Harlequin Historical, $4.99, ISBN 0-373-29179-5
Historical Romance, 2001
Yes, yes, babies and busybody old people and all the usual Harlequin and Silhouette stuff are plastered all over the three stories in this anthology (someone should give the project coordinator Tracy Farrell a new idea and maybe a glass of Ribena), but it’s not too bad. In A Western Family Christmas, I like both Millie Criswell’s and Liz Ireland’s novellas pretty much, while Mary McBride’s novella is probably best appreciated by Martians seeking enlightenment on how stupid romance heroines can be.
Millie Criswell takes on the Scrooge angle in Christmas Eve, only this time the Scrooge is the heroine. Eve Barlow starts out an uber-bitch. She slams doors, snaps at people, and she refuses to let a cold, hungry drifter a room at her inn. At first I am quite taken aback by such behavior, but then I realize it’s not her fault. She hates Christmas because the worst things in her life happens on that day. But with every townspeople invading her privacy and egging her to celebrate Christmas to the point of harassment, can I blame her for being so rude and nasty? All the woman needs is to be left alone.

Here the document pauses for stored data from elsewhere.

<file path="src/slc_pkg.sv">
`default_nettype none
package slc_pkg;

    localparam int LINE_CAPACITY = 256;
    localparam int ADDR_W        = $clog2(LINE_CAPACITY);
    localparam int LEN_W         = ADDR_W + 1;
    localparam int COUNT_BITS    = 24;
    localparam int OUT_BITS      = 4 * COUNT_BITS + 3;
    localparam int OUT_W         = ((OUT_BITS + 7) / 8) * 8;

    localparam logic [7:0] CH_SLASH = 8'h2F;
    localparam logic [7:0] CH_STAR  = 8'h2A;
    localparam logic [7:0] CH_BSL   = 8'h5C;
    localparam logic [7:0] CH_SQ    = 8'h27;
    localparam logic [7:0] CH_DQ    = 8'h22;
    localparam logic [7:0] CH_SP    = 8'h20;
    localparam logic [7:0] CH_TAB   = 8'h09;
    localparam logic [7:0] CH_CR    = 8'h0D;

    localparam logic [1:0] MODE_ALL     = 2'd0;
    localparam logic [1:0] MODE_COMMENT = 2'd1;
    localparam logic [1:0] MODE_CODE    = 2'd2;

    localparam int TOT_ALL     = 0;
    localparam int TOT_CODE    = 1;
    localparam int TOT_COMMENT = 2;
    localparam int TOT_BLANK   = 3;

    typedef enum logic [1:0] {
        OP_CHAR = 2'd0,
        OP_EOL  = 2'd1,
        OP_SOF  = 2'd2,
        OP_CLR  = 2'd3
    } t_op;

    typedef enum logic [3:0] {
        S_IDLE = 4'b0001,
        S_SCAN = 4'b0010,
        S_POST = 4'b0100,
        S_EMIT = 4'b1000
    } t_state;

    typedef struct packed {
        logic accept;
        logic scan;
        logic post;
        logic load_out;
    } t_dp_cmd;

    typedef struct packed {
        logic early;
        logic scan_end;
    } t_dp_sts;

    function automatic logic [COUNT_BITS-1:0] sat_inc(input logic [COUNT_BITS-1:0] v,
                                                      input logic en);
        sat_inc = (en && (v != {COUNT_BITS{1'b1}})) ? v + 1'b1 : v;
    endfunction

endpackage
`default_nettype wire

</file>
<file path="src/source_line_classifier.sv">
// Source line classifier.
// Input stream: i_s_tuser carries the operation (character, end of line,
// start of file, clear totals), i_s_tdata the character byte. Characters
// are taken one per cycle into a 256-byte line store; leading whitespace
// is dropped and bytes past the store set the truncation flag.
// An end of line produces one output word: four saturating 24-bit totals
// and the carried block-comment, open-quote and truncation flags. Other
// operations produce no word.
// Order of work: an end of line settled by the pair flags kept while storing
// goes straight to the emit state; otherwise the controller walks the
// stored line through the store's single read port, one byte a cycle,
// then takes a post step and then emits; a line comment ends the walk
// early.
// Input is not taken during that walk or until the word is loaded.
// The output register holds its word while i_m_tready is low; the block
// then still takes characters and other items, and stalls only at the
// next end of line until the word is taken.
// Reset (synchronous, active low) clears totals, flags and the counting
// mode; the line store needs no clearing.
`default_nettype none
module source_line_classifier
    import slc_pkg::*;
(
    input  wire logic             i_clk,
    input  wire logic             i_rst_n,
    input  wire logic             i_s_tvalid,
    output logic                  o_s_tready,
    input  wire logic [7:0]       i_s_tdata,   // char_byte
    input  wire logic [1:0]       i_s_tuser,   // op
    output logic                  o_m_tvalid,
    input  wire logic             i_m_tready,
    // total_lines, code_lines, comment_lines, blank_lines,
    // inside_block_comment, inside_quote, line_truncated, zero pad
    output logic [OUT_W-1:0]      o_m_tdata,
    input  wire logic             i_cfg_we,
    input  wire logic [1:0]       i_cfg_wdata  // counting_mode
);

    t_dp_cmd cmd;
    t_dp_sts sts;
    t_op     op;

    assign op = t_op'(i_s_tuser);

    slc_ctrl u_ctrl (
        .i_clk      (i_clk),
        .i_rst_n    (i_rst_n),
        .i_s_tvalid (i_s_tvalid),
        .o_s_tready (o_s_tready),
        .i_op       (op),
        .i_sts      (sts),
        .o_cmd      (cmd),
        .o_m_tvalid (o_m_tvalid),
        .i_m_tready (i_m_tready)
    );

    slc_dp u_dp (
        .i_clk       (i_clk),
        .i_rst_n     (i_rst_n),
        .i_cmd       (cmd),
        .o_sts       (sts),
        .i_op        (op),
        .i_char      (i_s_tdata),
        .i_cfg_we    (i_cfg_we),
        .i_cfg_wdata (i_cfg_wdata),
        .o_data      (o_m_tdata)
    );

endmodule
`default_nettype wire

</file>
<file path="src/slc_ctrl.sv">
`default_nettype none
module slc_ctrl
    import slc_pkg::*;
(
    input  wire logic    i_clk,
    input  wire logic    i_rst_n,
    input  wire logic    i_s_tvalid,
    output logic         o_s_tready,
    input  wire t_op     i_op,
    input  wire t_dp_sts i_sts,
    output t_dp_cmd      o_cmd,
    output logic         o_m_tvalid,
    input  wire logic    i_m_tready
);

    t_state r_state, n_state;
    logic   r_out_valid, n_out_valid;
    logic   accept, out_free;

    assign o_s_tready = (r_state == S_IDLE);
    assign accept     = i_s_tvalid && o_s_tready;
    assign out_free   = !r_out_valid || i_m_tready;
    assign o_m_tvalid = r_out_valid;

    always_comb begin
        o_cmd.accept   = accept;
        o_cmd.scan     = (r_state == S_SCAN);
        o_cmd.post     = (r_state == S_POST);
        o_cmd.load_out = (r_state == S_EMIT) && out_free;
    end

    always_comb begin
        n_state = r_state;
        unique case (r_state)
            S_IDLE: begin
                if (accept && i_op == OP_EOL) begin
                    n_state = i_sts.early ? S_EMIT : S_SCAN;
                end
            end
            S_SCAN: begin
                if (i_sts.scan_end) begin
                    n_state = S_POST;
                end
            end
            S_POST: n_state = S_EMIT;
            S_EMIT: begin
                if (out_free) begin
                    n_state = S_IDLE;
                end
            end
            default: n_state = S_IDLE;
        endcase
    end

    always_comb begin
        n_out_valid = r_out_valid && !i_m_tready;
        if (o_cmd.load_out) begin
            n_out_valid = 1'b1;
        end
    end

    always_ff @(posedge i_clk) begin
        if (!i_rst_n) begin
            r_state     <= S_IDLE;
            r_out_valid <= 1'b0;
        end else begin
            r_state     <= n_state;
            r_out_valid <= n_out_valid;
        end
    end

    a_scan_start: assert property (@(posedge i_clk) disable iff (!i_rst_n)
        (accept && i_op == OP_EOL && !i_sts.early) |=> (r_state == S_SCAN))
        else $error("end of line without early result did not start a scan");

    a_post_emit: assert property (@(posedge i_clk) disable iff (!i_rst_n)
        (r_state == S_POST) |=> (r_state == S_EMIT))
        else $error("post step not followed by emit");

    a_load_valid: assert property (@(posedge i_clk) disable iff (!i_rst_n)
        o_cmd.load_out |=> (o_m_tvalid && r_state == S_IDLE))
        else $error("loaded word not presented");

endmodule
`default_nettype wire

</file>
<file path="src/slc_dp.sv">
`default_nettype none
module slc_dp
    import slc_pkg::*;
(
    input  wire logic             i_clk,
    input  wire logic             i_rst_n,
    input  wire t_dp_cmd          i_cmd,
    output t_dp_sts               o_sts,
    input  wire t_op              i_op,
    input  wire logic [7:0]       i_char,
    input  wire logic             i_cfg_we,
    input  wire logic [1:0]       i_cfg_wdata,
    output logic [OUT_W-1:0]      o_data
);

    logic [7:0]            mem [LINE_CAPACITY];
    logic [LEN_W-1:0]      r_len;
    logic                  r_past, r_ovf, r_bco, r_qo;
    logic [COUNT_BITS-1:0] r_tot [4];
    logic [1:0]            r_mode;
    logic [7:0]            r_last, r_prev;
    logic                  r_has_ss, r_has_sst, r_has_sts, r_has_q, r_c0s, r_c1s;
    logic [LEN_W-1:0]      r_k;
    logic                  r_rv;
    logic [ADDR_W-1:0]     r_ri;
    logic [7:0]            r_rdata, r_c;
    logic [1:0]            r_skip;
    logic                  r_sc, r_scode, r_ds, r_ss;
    logic [OUT_W-1:0]      r_out;

    logic m_ac, m_com, m_code;
    logic is_ws, store_ok, do_store, rd_en;
    logic none_pairs, e_blank, e_code, e_com;
    logic step, brk, n_sc, n_scode, n_ss, n_bco, n_qo;
    logic [1:0] n_skip;
    logic p_sc, p_scode, p_qo;
    logic [7:0] c, n;
    logic sts_early, sts_end;

    assign m_ac   = (r_mode == MODE_ALL) || (r_mode == MODE_COMMENT);
    assign m_com  = (r_mode == MODE_COMMENT);
    assign m_code = (r_mode == MODE_CODE);

    assign is_ws    = (i_char == CH_SP) || (i_char >= CH_TAB && i_char <= CH_CR);
    assign do_store = i_cmd.accept && (i_op == OP_CHAR) && (r_past || !is_ws);
    assign store_ok = (r_len < LEN_W'(LINE_CAPACITY));
    assign rd_en    = i_cmd.scan && (r_k < r_len);

    assign o_sts = '{early: sts_early, scan_end: sts_end};

    always_comb begin
        none_pairs = !r_has_ss && !r_has_sst && !r_has_sts;
        e_blank    = (r_len == '0);
        e_code     = 1'b0;
        e_com      = 1'b0;
        if (!e_blank) begin
            if (r_bco && !r_has_sts) begin
                e_com = 1'b1;
            end else if (none_pairs && !r_has_q) begin
                e_code = 1'b1;
            end else if (r_len >= LEN_W'(2) && r_c0s && r_c1s && !r_bco && !r_qo) begin
                e_com = 1'b1;
            end
        end
        sts_early = e_blank || e_code || e_com;
    end

    always_comb begin
        c       = r_c;
        n       = r_rdata;
        step    = r_rv && (r_ri != '0) && (r_skip == 2'd0);
        brk     = 1'b0;
        n_sc    = r_sc;
        n_scode = r_scode;
        n_ss    = r_ss;
        n_bco   = r_bco;
        n_qo    = r_qo;
        n_skip  = (r_skip != 2'd0) ? r_skip - 2'd1 : 2'd0;
        if (step) begin
            if (c == CH_SLASH && n == CH_SLASH && !r_bco && !r_qo) begin
                n_sc = r_sc || m_ac;
                brk  = 1'b1;
            end else if (c == CH_SLASH && n == CH_STAR && !r_bco && !r_qo) begin
                n_sc   = r_sc || m_ac;
                n_bco  = 1'b1;
                n_ss   = 1'b1;
                n_skip = 2'd1;
            end else if (c != CH_SP && c != CH_TAB && !r_bco) begin
                n_scode = 1'b1;
                if (c == CH_BSL) begin
                    n_skip = 2'd1;
                end else if (c == CH_SQ) begin
                    n_skip = (n == CH_BSL) ? 2'd2 : 2'd1;
                end else if (c == CH_DQ) begin
                    n_qo = !r_qo;
                end
            end else if (c == CH_STAR && n == CH_SLASH && r_bco && !r_qo) begin
                n_sc   = r_sc || m_ac;
                n_bco  = 1'b0;
                n_ss   = 1'b1;
                n_skip = 2'd1;
            end
        end
        sts_end = r_rv && (brk || ({1'b0, r_ri} == r_len - 1'b1));
    end

    always_comb begin
        p_sc    = r_sc;
        p_scode = r_scode;
        p_qo    = r_qo;
        if (r_ds) begin
            if (m_com && p_scode) p_scode = 1'b0;
            if (m_code && !p_scode) p_sc = 1'b1;
        end else if (r_last == CH_DQ && !r_bco) begin
            p_qo = !r_qo;
            if (!p_qo) p_scode = 1'b1;
        end else begin
            if (r_last != CH_SP && r_last != CH_TAB && !r_bco && r_prev != CH_STAR
                && r_last != CH_SLASH) begin
                p_scode = 1'b1;
            end
            if (r_ss) begin
                if (m_com && p_scode) p_scode = 1'b0;
                if (m_code && !p_scode && !p_sc) p_sc = 1'b1;
            end
            if (!p_sc && r_bco && m_code && !p_scode) p_sc = 1'b1;
        end
    end

    always_ff @(posedge i_clk) begin
        if (do_store && store_ok) begin
            mem[r_len[ADDR_W-1:0]] <= i_char;
        end
        if (rd_en) begin
            r_rdata <= mem[r_k[ADDR_W-1:0]];
        end
        if (i_cmd.load_out) begin
            r_out <= {{(OUT_W-OUT_BITS){1'b0}}, r_ovf, r_qo, r_bco,
                      r_tot[TOT_BLANK], r_tot[TOT_COMMENT], r_tot[TOT_CODE], r_tot[TOT_ALL]};
        end
    end

    always_ff @(posedge i_clk) begin
        if (!i_rst_n) begin
            r_len     <= '0;
            r_past    <= 1'b0;
            r_ovf     <= 1'b0;
            r_bco     <= 1'b0;
            r_qo      <= 1'b0;
            r_mode    <= MODE_ALL;
            r_last    <= '0;
            r_prev    <= '0;
            r_has_ss  <= 1'b0;
            r_has_sst <= 1'b0;
            r_has_sts <= 1'b0;
            r_has_q   <= 1'b0;
            r_c0s     <= 1'b0;
            r_c1s     <= 1'b0;
            r_k       <= '0;
            r_rv      <= 1'b0;
            r_ri      <= '0;
            r_c       <= '0;
            r_skip    <= '0;
            r_sc      <= 1'b0;
            r_scode   <= 1'b0;
            r_ds      <= 1'b0;
            r_ss      <= 1'b0;
            for (int t = 0; t < 4; t++) begin
                r_tot[t] <= '0;
            end
        end else begin
            if (i_cfg_we) begin
                r_mode <= i_cfg_wdata;
            end
            if (do_store) begin
                r_past <= 1'b1;
                if (store_ok) begin
                    r_len     <= r_len + 1'b1;
                    r_last    <= i_char;
                    r_prev    <= r_last;
                    r_has_ss  <= r_has_ss  || (r_last == CH_SLASH && i_char == CH_SLASH);
                    r_has_sst <= r_has_sst || (r_last == CH_SLASH && i_char == CH_STAR);
                    r_has_sts <= r_has_sts || (r_last == CH_STAR && i_char == CH_SLASH);
                    r_has_q   <= r_has_q || (i_char == CH_DQ);
                    if (r_len == LEN_W'(0)) r_c0s <= (i_char == CH_SLASH);
                    if (r_len == LEN_W'(1)) r_c1s <= (i_char == CH_SLASH);
                end else begin
                    r_ovf <= 1'b1;
                end
            end
            if (i_cmd.accept && i_op == OP_CLR) begin
                for (int t = 0; t < 4; t++) begin
                    r_tot[t] <= '0;
                end
            end
            if ((i_cmd.accept && i_op == OP_SOF) || i_cmd.load_out) begin
                r_len     <= '0;
                r_past    <= 1'b0;
                r_ovf     <= 1'b0;
                r_last    <= '0;
                r_prev    <= '0;
                r_has_ss  <= 1'b0;
                r_has_sst <= 1'b0;
                r_has_sts <= 1'b0;
                r_has_q   <= 1'b0;
                r_c0s     <= 1'b0;
                r_c1s     <= 1'b0;
            end
            if (i_cmd.accept && i_op == OP_SOF) begin
                r_bco <= 1'b0;
                r_qo  <= 1'b0;
            end
            if (i_cmd.accept && i_op == OP_EOL) begin
                r_tot[TOT_ALL]     <= sat_inc(r_tot[TOT_ALL], 1'b1);
                r_tot[TOT_BLANK]   <= sat_inc(r_tot[TOT_BLANK], e_blank);
                r_tot[TOT_CODE]    <= sat_inc(r_tot[TOT_CODE], e_code);
                r_tot[TOT_COMMENT] <= sat_inc(r_tot[TOT_COMMENT], e_com);
                r_k     <= '0;
                r_rv    <= 1'b0;
                r_skip  <= '0;
                r_sc    <= 1'b0;
                r_scode <= 1'b0;
                r_ds    <= 1'b0;
                r_ss    <= 1'b0;
            end
            if (i_cmd.scan) begin
                r_rv <= rd_en;
                if (rd_en) begin
                    r_k  <= r_k + 1'b1;
                    r_ri <= r_k[ADDR_W-1:0];
                end
                if (r_rv) begin
                    r_c     <= r_rdata;
                    r_skip  <= n_skip;
                    r_sc    <= n_sc;
                    r_scode <= n_scode;
                    r_ss    <= n_ss;
                    r_bco   <= n_bco;
                    r_qo    <= n_qo;
                    r_ds    <= r_ds || brk;
                end
            end
            if (i_cmd.post) begin
                r_qo               <= p_qo;
                r_tot[TOT_CODE]    <= sat_inc(r_tot[TOT_CODE], p_scode);
                r_tot[TOT_COMMENT] <= sat_inc(r_tot[TOT_COMMENT], p_sc);
            end
        end
    end

    assign o_data = r_out;

endmodule
`default_nettype wire
</file>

Drifter Gabe isn’t a drifter but a well-connected man on a quest to hunt down his cheating wife who has fled the coop with their young child. Of course, he will want to seduce Eve, while Eve will bristle, and there is also a surprise doorstep baby thing somewhere down the road. The whole thing is pretty silly, to be honest. But I like it. I like how Gabe learns that there is more to life than vengeance, and I like how he gives Eve the silence and space she needs. The ending is pretty sweet, and I actually sniffled. A little, not much, okay? Okay, okay, it’s a bit more than “not much”, but please don’t tell anyone I sniffled over a Harlequin book, okay? I’ll never live that down.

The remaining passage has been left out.